> **Task instructions**
Gather up every line from the entries below that uses the word "label".
● ● ● ●
$ cat config.mk
export PLATFORM = sky130hd
export DESIGN_NAME = escape_sequence_decoder
export DESIGN_NICKNAME = d
export VERILOG_FILES = /design/src/rtl/esd_pkg.sv /design/src/rtl/esd_decode.sv /design/src/rtl/escape_sequence_decoder.sv
export SDC_FILE = /design/constraint.sdc
export NUM_CORES = 1
export LEC_CHECK = 0
export ABC_AREA = 1
export BUFFER_PORTS_ARGS = -buffer_cell sky130_fd_sc_hd__buf_2
export CORE_AREA = 8 8 98 100
export CTS_CLUSTER_DIAMETER = 60
export DETAILED_ROUTE_END_ITERATION = 7
export DIE_AREA = 0 0 106 108
export PLACE_DENSITY_LB_ADDON = 0.2
export SYNTH_ARGS = -nofsm -noshare
export SYNTH_HDL_FRONTEND = slang
export SYNTH_SLANG_ARGS = --single-unit
$ cat constraint.sdc
create_clock -name clk -period 3.9 [get_ports clk]
set_clock_uncertainty 0.2 [all_clocks]
set_input_delay 0.78 -clock clk [delete_from_list [all_inputs] [get_ports clk]]
set_output_delay 0.78 -clock clk [all_outputs]
set_load 0.01 [all_outputs]
===== src/rtl/core/generational_task_slot_table_macros.svh =====
// Assertion macros for the generational task slot table.
`ifndef GENERATIONAL_TASK_SLOT_TABLE_MACROS_SVH
`define GENERATIONAL_TASK_SLOT_TABLE_MACROS_SVH
`ifndef SYNTHESIS
`define GTST_ASSERT_IMPLIES(label, clk, rst_n, ante, cons) \
    label: assert property (@(posedge clk) disable iff (!rst_n) (ante) |-> (cons)) \
        else $error("gtst assertion failed");
`define GTST_ASSERT_NEXT(label, clk, rst_n, ante, cons) \
    label: assert property (@(posedge clk) disable iff (!rst_n) (ante) |=> (cons)) \
        else $error("gtst assertion failed");
`else
`define GTST_ASSERT_IMPLIES(label, clk, rst_n, ante, cons)
`define GTST_ASSERT_NEXT(label, clk, rst_n, ante, cons)
`endif
`endif


===== src/rtl/core/gtst_pkg.sv =====
// Shared constants and codes of the generational task slot table.
package gtst_pkg;

    localparam int SLOTS_DEF     = 64;
    localparam int GEN_WIDTH_DEF = 32;

    localparam int OP_W          = 3;
    localparam int IDX_FIELD_W   = 6;
    localparam int GEN_FIELD_W   = 32;
    localparam int STATUS_W      = 3;
    localparam int COUNT_FIELD_W = 7;
    localparam int S_TDATA_W     = 40;
    localparam int M_TDATA_W     = 56;

    localparam logic [OP_W-1:0] OP_REGISTER   = 3'd0;
    localparam logic [OP_W-1:0] OP_QUERY      = 3'd1;
    localparam logic [OP_W-1:0] OP_CANCEL     = 3'd2;
    localparam logic [OP_W-1:0] OP_RESUME     = 3'd3;
    localparam logic [OP_W-1:0] OP_FINISH     = 3'd4;
    localparam logic [OP_W-1:0] OP_SUSPEND    = 3'd5;
    localparam logic [OP_W-1:0] OP_CANCEL_ALL = 3'd6;

    localparam logic [STATUS_W-1:0] ST_OK       = 3'd0;
    localparam logic [STATUS_W-1:0] ST_STALE    = 3'd1;
    localparam logic [STATUS_W-1:0] ST_FULL     = 3'd2;
    localparam logic [STATUS_W-1:0] ST_DROPPED  = 3'd3;
    localparam logic [STATUS_W-1:0] ST_DEFERRED = 3'd4;

endpackage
● ● ● ●
> **Your response**
`define GTST_ASSERT_IMPLIES(label, clk, rst_n, ante, cons) \
    label: assert property (@(posedge clk) disable iff (!rst_n) (ante) |-> (cons)) \
`define GTST_ASSERT_NEXT(label, clk, rst_n, ante, cons) \
    label: assert property (@(posedge clk) disable iff (!rst_n) (ante) |=> (cons)) \
`define GTST_ASSERT_IMPLIES(label, clk, rst_n, ante, cons)
`define GTST_ASSERT_NEXT(label, clk, rst_n, ante, cons)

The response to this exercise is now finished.